I hate being mixed
I am 1/4 Japanese (dad is 1/2) and it is causing me an identity crisis. I wouldn’t be having this problem if all my siblings and I looked alike but I am pale with pink skin, blonde, and green eyes (I am white)… my siblings on the other hand all have dark brown hair, brown/green eyes, beautiful olive/tanned skin, and as my grandma (Japanese) says they all have “her blood”.
Currently in Japan right now staying with my grandma and one of my siblings and all I get to hear is how my sister looks so “oriental” and Japanese. It just hurts. It doesn’t help that my sister is size 00 and I’m a 6 so throw on top of that her basically calling me a chud today when I literally eat the same amount as my sister all the time.

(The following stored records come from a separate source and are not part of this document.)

**src/rtl/ctrl_reg_cond_inc_if.sv**
```systemverilog
// Bus between the microstore/sequencer side and the control-register slice:
// microinstruction word and conditions in, decoded control fields out.
interface ctrl_reg_cond_inc_if #(
  parameter int ADDR_W = 7,
  parameter int WORD_W = 44
);
  // microstore / sequencer side
  logic [WORD_W-1:0] StateSignals;
  logic              moc;
  logic              cond;
  logic              dmoc;
  logic [ADDR_W-1:0] state_in;

  // decoded control fields
  logic              IRld, PCld, nPCld, RFld;
  logic              MA, MC, ME, MF, MPA, MP, MR;
  logic              RW, MOV, MDRld, MARld;
  logic [1:0]        MB;
  logic [5:0]        OpC;
  logic              Cin;
  logic [1:0]        SSE;
  logic [3:0]        OP;
  logic [ADDR_W-1:0] CR;
  logic              Inv;
  logic              IncRld;
  logic [1:0]        S;
  logic [2:0]        N;
  logic              cond_out;
  logic [ADDR_W-1:0] inc_out;

  modport master (
    output StateSignals, moc, cond, dmoc, state_in,
    input  IRld, PCld, nPCld, RFld, MA, MC, ME, MF, MPA, MP, MR,
           RW, MOV, MDRld, MARld, MB, OpC, Cin, SSE, OP, CR, Inv,
           IncRld, S, N, cond_out, inc_out
  );

  modport slave (
    input  StateSignals, moc, cond, dmoc, state_in,
    output IRld, PCld, nPCld, RFld, MA, MC, ME, MF, MPA, MP, MR,
           RW, MOV, MDRld, MARld, MB, OpC, Cin, SSE, OP, CR, Inv,
           IncRld, S, N, cond_out, inc_out
  );
endinterface

```
**src/rtl/ctrl_reg_cond_inc.sv**
```systemverilog
// Control-register slice of the microsequencer: registers the microword,
// slices it into control fields, muxes the branch condition, increments state.
module ctrl_reg_cond_inc #(
  parameter int ADDR_W = 7,
  parameter int WORD_W = 44
) (
  input  logic clk,
  input  logic reset,
  ctrl_reg_cond_inc_if.slave bus
);

  // Field layout of the microword, MSB first; width is pinned by the field map.
  typedef struct packed {
    logic       irld;
    logic       pcld;
    logic       npcld;
    logic       rfld;
    logic       ma;
    logic [1:0] mb;
    logic       mc;
    logic       me;
    logic       mf;
    logic       mpa;
    logic       mp;
    logic       mr;
    logic       rw;
    logic       mov;
    logic       mdrld;
    logic       marld;
    logic [5:0] opc;
    logic       cin;
    logic [1:0] sse;
    logic [3:0] op;
    logic [6:0] cr;
    logic       inv;
    logic       incrld;
    logic [1:0] s;
    logic [2:0] n;
  } cw_t;

  cw_t cw_q;
  logic cond_sel;

  always_ff @(posedge clk or negedge reset) begin
    if (!reset) cw_q <= '0;
    else        cw_q <= cw_t'(bus.StateSignals);
  end

  assign bus.IRld   = cw_q.irld;
  assign bus.PCld   = cw_q.pcld;
  assign bus.nPCld  = cw_q.npcld;
  assign bus.RFld   = cw_q.rfld;
  assign bus.MA     = cw_q.ma;
  assign bus.MB     = cw_q.mb;
  assign bus.MC     = cw_q.mc;
  assign bus.ME     = cw_q.me;
  assign bus.MF     = cw_q.mf;
  assign bus.MPA    = cw_q.mpa;
  assign bus.MP     = cw_q.mp;
  assign bus.MR     = cw_q.mr;
  assign bus.RW     = cw_q.rw;
  assign bus.MOV    = cw_q.mov;
  assign bus.MDRld  = cw_q.mdrld;
  assign bus.MARld  = cw_q.marld;
  assign bus.OpC    = cw_q.opc;
  assign bus.Cin    = cw_q.cin;
  assign bus.SSE    = cw_q.sse;
  assign bus.OP     = cw_q.op;
  assign bus.CR     = cw_q.cr;
  assign bus.Inv    = cw_q.inv;
  assign bus.IncRld = cw_q.incrld;
  assign bus.S      = cw_q.s;
  assign bus.N      = cw_q.n;

  // Condition stays un-inverted here; Inv is applied by the next-address logic.
  always_comb begin
    cond_sel = 1'b0;
    unique case (cw_q.s)
      2'b00:   cond_sel = bus.moc;
      2'b01:   cond_sel = bus.cond;
      2'b10:   cond_sel = bus.dmoc;
      default: cond_sel = 1'b0;
    endcase
  end

  assign bus.cond_out = cond_sel;

  // Wraps modulo 2**ADDR_W; the carry is deliberately dropped.
  assign bus.inc_out = bus.state_in + ADDR_W'(1);

endmodule

```
**src/flat_wrapper.sv**
```systemverilog
// flat-port wrapper written by rule: the top's interface ports become plain ports
module ctrl_reg_cond_inc_flat 
#(
  parameter int ADDR_W = 7,
  parameter int WORD_W = 44
)
  (clk, reset, bus_StateSignals, bus_moc, bus_cond, bus_dmoc, bus_state_in, bus_IRld, bus_PCld, bus_nPCld, bus_RFld, bus_MA, bus_MC, bus_ME, bus_MF, bus_MPA, bus_MP, bus_MR, bus_RW, bus_MOV, bus_MDRld, bus_MARld, bus_MB, bus_OpC, bus_Cin, bus_SSE, bus_OP, bus_CR, bus_Inv, bus_IncRld, bus_S, bus_N, bus_cond_out, bus_inc_out);
  ctrl_reg_cond_inc_if #(.ADDR_W(ADDR_W), .WORD_W(WORD_W)) bus_i ();
  input  logic clk;
  input  logic reset;
  input wire logic [$bits(bus_i.StateSignals)-1:0] bus_StateSignals;
  input wire logic [$bits(bus_i.moc)-1:0] bus_moc;
  input wire logic [$bits(bus_i.cond)-1:0] bus_cond;
  input wire logic [$bits(bus_i.dmoc)-1:0] bus_dmoc;
  input wire logic [$bits(bus_i.state_in)-1:0] bus_state_in;
  output wire logic [$bits(bus_i.IRld)-1:0] bus_IRld;
  output wire logic [$bits(bus_i.PCld)-1:0] bus_PCld;
  output wire logic [$bits(bus_i.nPCld)-1:0] bus_nPCld;
  output wire logic [$bits(bus_i.RFld)-1:0] bus_RFld;
  output wire logic [$bits(bus_i.MA)-1:0] bus_MA;
  output wire logic [$bits(bus_i.MC)-1:0] bus_MC;
  output wire logic [$bits(bus_i.ME)-1:0] bus_ME;
  output wire logic [$bits(bus_i.MF)-1:0] bus_MF;
  output wire logic [$bits(bus_i.MPA)-1:0] bus_MPA;
  output wire logic [$bits(bus_i.MP)-1:0] bus_MP;
  output wire logic [$bits(bus_i.MR)-1:0] bus_MR;
  output wire logic [$bits(bus_i.RW)-1:0] bus_RW;
  output wire logic [$bits(bus_i.MOV)-1:0] bus_MOV;
  output wire logic [$bits(bus_i.MDRld)-1:0] bus_MDRld;
  output wire logic [$bits(bus_i.MARld)-1:0] bus_MARld;
  output wire logic [$bits(bus_i.MB)-1:0] bus_MB;
  output wire logic [$bits(bus_i.OpC)-1:0] bus_OpC;
  output wire logic [$bits(bus_i.Cin)-1:0] bus_Cin;
  output wire logic [$bits(bus_i.SSE)-1:0] bus_SSE;
  output wire logic [$bits(bus_i.OP)-1:0] bus_OP;
  output wire logic [$bits(bus_i.CR)-1:0] bus_CR;
  output wire logic [$bits(bus_i.Inv)-1:0] bus_Inv;
  output wire logic [$bits(bus_i.IncRld)-1:0] bus_IncRld;
  output wire logic [$bits(bus_i.S)-1:0] bus_S;
  output wire logic [$bits(bus_i.N)-1:0] bus_N;
  output wire logic [$bits(bus_i.cond_out)-1:0] bus_cond_out;
  output wire logic [$bits(bus_i.inc_out)-1:0] bus_inc_out;
  assign bus_i.StateSignals = bus_StateSignals;
  assign bus_i.moc = bus_moc;
  assign bus_i.cond = bus_cond;
  assign bus_i.dmoc = bus_dmoc;
  assign bus_i.state_in = bus_state_in;
  assign bus_IRld = bus_i.IRld;
  assign bus_PCld = bus_i.PCld;
  assign bus_nPCld = bus_i.nPCld;
  assign bus_RFld = bus_i.RFld;
  assign bus_MA = bus_i.MA;
  assign bus_MC = bus_i.MC;
  assign bus_ME = bus_i.ME;
  assign bus_MF = bus_i.MF;
  assign bus_MPA = bus_i.MPA;
  assign bus_MP = bus_i.MP;
  assign bus_MR = bus_i.MR;
  assign bus_RW = bus_i.RW;
  assign bus_MOV = bus_i.MOV;
  assign bus_MDRld = bus_i.MDRld;
  assign bus_MARld = bus_i.MARld;
  assign bus_MB = bus_i.MB;
  assign bus_OpC = bus_i.OpC;
  assign bus_Cin = bus_i.Cin;
  assign bus_SSE = bus_i.SSE;
  assign bus_OP = bus_i.OP;
  assign bus_CR = bus_i.CR;
  assign bus_Inv = bus_i.Inv;
  assign bus_IncRld = bus_i.IncRld;
  assign bus_S = bus_i.S;
  assign bus_N = bus_i.N;
  assign bus_cond_out = bus_i.cond_out;
  assign bus_inc_out = bus_i.inc_out;
  ctrl_reg_cond_inc #(.ADDR_W(ADDR_W), .WORD_W(WORD_W)) u_core (.clk(clk), .reset(reset), .bus(bus_i));
endmodule
```
**config.mk**
```make
export PLATFORM = sky130hd
export DESIGN_NAME = ctrl_reg_cond_inc_flat
export DESIGN_NICKNAME = d
export VERILOG_FILES = /design/src/rtl/ctrl_reg_cond_inc_if.sv /design/src/rtl/ctrl_reg_cond_inc.sv /design/src/flat_wrapper.sv
export SDC_FILE = /design/constraint.sdc
export NUM_CORES = 1
export LEC_CHECK = 0
export ABC_AREA = 1
export CORE_MARGIN = 4
export CORE_UTILIZATION = 25
export DETAILED_ROUTE_END_ITERATION = 6
export HOLD_SLACK_MARGIN = 0.15
export PLACE_DENSITY = 0.66
export SETUP_SLACK_MARGIN = 0.05
export SYNTH_ARGS = -nofsm -noshare
export SYNTH_HDL_FRONTEND = slang
export SYNTH_SLANG_ARGS = --single-unit
```
**constraint.sdc**
```tcl
create_clock -name clk -period 1.15 [get_ports clk]
set_input_delay 0.1725 -clock clk [delete_from_list [all_inputs] [get_ports clk]]
set_output_delay 0.1725 -clock clk [all_outputs]
set_load 0.01 [all_outputs]
```
### Word level (Yosys, flattened, before mapping)

Cells that the tools add are included.

* $add $sub $neg: 1
* eq/ne operators: 2
* muxes and demuxes: 1
* reduce and logical (&&, ||, !) cells: 1

Operators with widths (count)
* $add A7 B1 Y7 const B: 1
* $pmux W1 S3: 1
* $eq A2 B1 Y1 const B: 1
* $eq A2 B2 Y1 const B: 1
* $logic_not A2 Y1: 1

* bits in registers: 44
* input port bits: 56
* output and inout bits: 52
* logic and storage cells: 30

### Longest topological paths before layout

Gate-level depths: netlist of the first run.

* depth in word-level cells: 2
* gate-level depth with buffers: 5
* depth with buffers taken out: 5

### Least setup slack after synthesis of the first run

No wires, ideal clock.

* path type: input to output
* start: in bus_state_in[0]
* end: out bus_inc_out[4]
* data arrival time: 726 ps
* data required time: 978 ps
* setup slack: 251 ps
* stages: 3
* path buffers: 0
* cell sequence: ha_1 -> nand3_1 -> xnor2_1

* cells in the longest elaborated chain, start to end: 1

RTL lines
* from (decl): RTL line flat_wrapper.sv:15 `input wire logic [$bits(bus_i.state_in)-1:0] bus_state_in;`
* $add A7 B1 Y7: RTL line ctrl_reg_cond_inc.sv:89 `assign bus.inc_out = bus.state_in + ADDR_W'(1);`
* to (decl): RTL line flat_wrapper.sv:42 `output wire logic [$bits(bus_i.inc_out)-1:0] bus_inc_out;`

Every way passes these cells.

### Worst setup path in the final report of the first run

* start: reg u_core.cw_q (netlist bit u_core.bus.S[0])
* end: out bus_cond_out

* cells in the longest elaborated chain, start to end: 2
* elaborated cells between the ends (all ways): 4
* classes of those cells: eq/ne (2); mux (1); reduce/logical (1)

RTL lines
* from (decl): RTL line ctrl_reg_cond_inc.sv:41 `cw_t cw_q;`
* from (signal assigned): RTL line ctrl_reg_cond_inc.sv:46 `else cw_q <= cw_t'(bus.StateSignals);`
* $eq A2 B2 Y1, or another cell as far along: RTL line ctrl_reg_cond_inc.sv:78 `unique case (cw_q.s)`
* $pmux W1 S3 (*): RTL line ctrl_reg_cond_inc.sv:78
* to (decl): RTL line flat_wrapper.sv:41 `output wire logic [$bits(bus_i.cond_out)-1:0] bus_cond_out;`

Every way passes the cells marked *; elsewhere a longest branch is shown, timed or not.

==> results of run 1 <==
## timing repair
action / CTS / global route
pin swaps: 5 / 6
hold buffers: 1 / 0
setup endpoints to repair: 52 / 41
gates resized for setup: 149 / 44
hold endpoints to repair: 44 / 0
## kinds of logic after synthesis
logic type / share of synthesized area, %
AND/OR/NAND/NOR: 5.57
adder cells (fa/ha/maj): 0.994
XOR/XNOR: 2.09
buffers and inverters: 2.39
AO/OA/AOI/OAI: 1.49
flip-flops: 87.5
## cell type report
| class | count | area [µm²] | share of cell area, % |
|---|---|---|---|
| Clock buffer | 5 | 68.8 | 2.82 |
| Clock inverter | 3 | 23.8 | 0.975 |
| Inverter | 8 | 30.0 | 1.23 |
| Multi-Input combinational cell | 22 | 185 | 7.60 |
| Sequential cell | 44 | 1100 | 45.2 |
| Tap cell | 67 | 83.8 | 3.44 |
| Timing Repair Buffer | 117 | 945 | 38.8 |
## metrics by stage
step	instance area [µm²]	setup WS [ps]	TNS, ps	utilization (%)	hold WS [ps]
2_1_floorplan	1260	251	0	-	-123
4_1_cts	2600	-85.1	-85.1	54.2	290
5_1_grt	2440	-98.7	-102	50.9	283
3_5_place_dp	2490	-783	-4840	52.0	65.7
3_3_place_gp	2490	-690	-4430	52.0	53.8
6_report	2440	-55.1	-55.1	50.9	278
## sequential cells by signal, indices dropped and copies added, names as in the netlist, 2 cells and up
name	flops
u_core.bus.CR	7
u_core.bus.MB	2
u_core.bus.N	3
u_core.bus.OP	4
u_core.bus.OpC	6
u_core.bus.S	2
u_core.bus.SSE	2
## synth_stat cells (all sizes together)
library cell  count
nand2             6
nand3             8
inv               8
ha                1
dfrtp            44
xnor2             1
o21bai            2
nor2              2
xor2              2
## power groups by stage
| stage | Clock, mW | Combinational (mW) | Sequential [mW] |
|---|---|---|---|
| 2_1_floorplan | 0 | 0.0471 | 1.72 |
| 3_3_place_gp | 0 | 0.551 | 1.67 |
| 3_5_place_dp | 0 | 0.562 | 1.68 |
| 4_1_cts | 0.997 | 0.518 | 1.65 |
| 5_1_grt | 1.06 | 0.524 | 1.65 |
| 6_report | 0.957 | 0.484 | 1.65 |
## worst max-delay path, delay by kind of cell (launching register included)
family                 cells  cell delay (ps)
DFF                        1              410
buffers and inverters      2              170
and+or+nand+nor            2              170
## path summary, 6_finish.rpt
| path | to | slack [ps] | depth (start not counted) |
|---|---|---|---|
| worst min-delay path | u_core.bus.Cin$_DFF_PN0_ | 280 | 2 |
| max in group asynchronous | u_core.bus.OpC[5]$_DFF_PN0_ | 420 | 3 |
| min in group clk | u_core.bus.OP[2]$_DFF_PN0_ | 300 | 1 |
| worst max-delay path | bus_cond_out | -60 | 4 |
## routing by layer
metal,GRT usage [%],part of all wire [%]
met1,10.8,30
met5,0,0
met3,11.2,20
met4,3.61,0.43
met2,21.1,50
==> impl_results.md, run 1 <==
- Fraction of layout cells with a size suffix above 1: 38.2%
- Initial antenna violation count: 0
- Gr ovfl total: 0
- Final non-filler cell total: 266
- Clk slew on worst S/H paths: 80 ps
- Pin count of the biggest net entering global routing: 35
- Vert. Die Dim: 79.0 µm
- Failing checks: setup timing
- Seq pwr share: 53.3%
- Synth cell types: 10
- # diodes: 0
- Drt wl/cell: 14.1 µm
- Nets@finish: 255
- Worst Tran Pin Value: 278 ps
- Setup CP Type: reg -> out
- Initial DRC Count: 15
- # DRC: 0
- Final Max Tran Viols: 0
- Most common cell after layout, fill and taps aside: clkdlybuf4s50_1
- Detail Route Antenna Nets: 0
- Maxcap violations: 0
- Yosys reg bits: 44
- Post-synth top area cell: dfrtp_1
- Worst-path fanout max: 3
- Bufs on Longest Clock Path: 2
- Final WL: 3.74 mm
- Min-Delay Path Class: in -> async
- Num ports: 108
- Via count: 1,050
- Tot Pwr: 3.09 mW
- Ys Warns: 0
- Most frequent cells in the layout: 47 x clkdlybuf4s50_1, 44 x dfrtp_1, 31 x clkbuf_2
- Crit path from: u_core.bus.S[0]$_DFF_PN0_
- DR pass1 iterations: 3
- Max Clock Freq: 830 MHz
- GP Congestion: 0.740
- Pwr/cell area: 1270 nW/µm²
- Critical-path cell list: inv_2 -> nand3_1 -> nand3_2 -> buf_6
- Combinational share of power: 15.7%
- Fillers: 431
- Slew margin rel.: 81.5%
- VDD IR max: 0.924 mV
- Final setup fails: 1
- H-Tree Depth: 2
- Final WS setup: -55.1 ps
- Static Leak: 1.17 nW
- WP data required: 980 ps
- PortBufs: 107
- Cell with the largest stage delay on the worst path: dfrtp_1
- DP HPWL: 3.07 mm
- Sink Count: 44
- Top cell type's share of synthesized area: 87.5%
- CTS tree: done
- Synthesized Nets: 131
- Worst EP arrival: 1030 ps
- Syn-to-layout area delta: 93.6%
- Mean Syn Cell Area: 17.0 µm²
- RSZ-0062 raised after global routing: yes
- Vias/cell: 3.95
- Die width: 79.0 µm
- CTS Buf Count: 5
- Post-route minimum period: 1210 ps
- Synth area leaders: dfrtp_1 87%, nand3_1 3.2%, inv_1 2.4%
- Seq/Total Area, Yosys: 87.5%
- First-pass GRT wire length: 5.87 mm
- Std-Cell Rows: 25
- Post-CTS Setup Bufs: 0
- Internal power: 2.34 mW
- Vias in the first global route: 1,233
- Total global-route track usage: 12.5%
- Clk pwr share: 31.0%
- Switch Pwr: 0.748 mW
- Status: finished with violations
- Mapped Area: 1260 µm²
- Inst Count DP: 257
- Gate Count Post-Synth: 74
- Period utilisation layout: 105%
- Die area: 6230 µm²
- CP Launch Type: flip-flop
- Switching Share: 24.2%
- Total core area: 4790 µm²
- Critical Path End Type: output pin
- Clk root buf: clkbuf_8
- Initial Util: 26.3%
- CP peak stage delay: 410 ps
- Final hold viol count: 0
Power figures use the tool's default switching activity.
==> run 2, diff against run 1 <==
TNS_END_PERCENT = 30   (was not set)
==> results of run 2 <==
No change in the layout: final DEF, timing and power equal those of run 1.
==> run 3, diff against run 2 <==
ABC_CLOCK_PERIOD_IN_PS = 1150   (was not set)
==> results of run 3 <==
No change in the layout: final DEF, timing and power equal those of run 1.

I want to all add that I have studied Japanese and can speak and read pretty well - my siblings literally know nothing. I am the navigator and translator here. I know it’s me trying to make up for what I lack in looks. I get the white privilege everyone talks about and unfortunately my siblings have all experienced racism because people can tell they aren’t just white. I’m just tired of the constant comparison between us by our family and people being shocked that we are siblings at this point I’d rather just be fully white. I’m sick of it and it makes me so angry. My siblings would also never have had an interest in seeing our grandma and going to Japan if I hadn’t pushed them to go.
Also note, I did a DNA test and I’m 25% Japanese and my sister is 34% idk about my other siblings but I think they are more than her tbh. Yes, I understand I am still 75% white so it makes sense that I’m white. I’ve heard it more times than I can count.
Anyone else look nothing like their siblings or have similar experiences?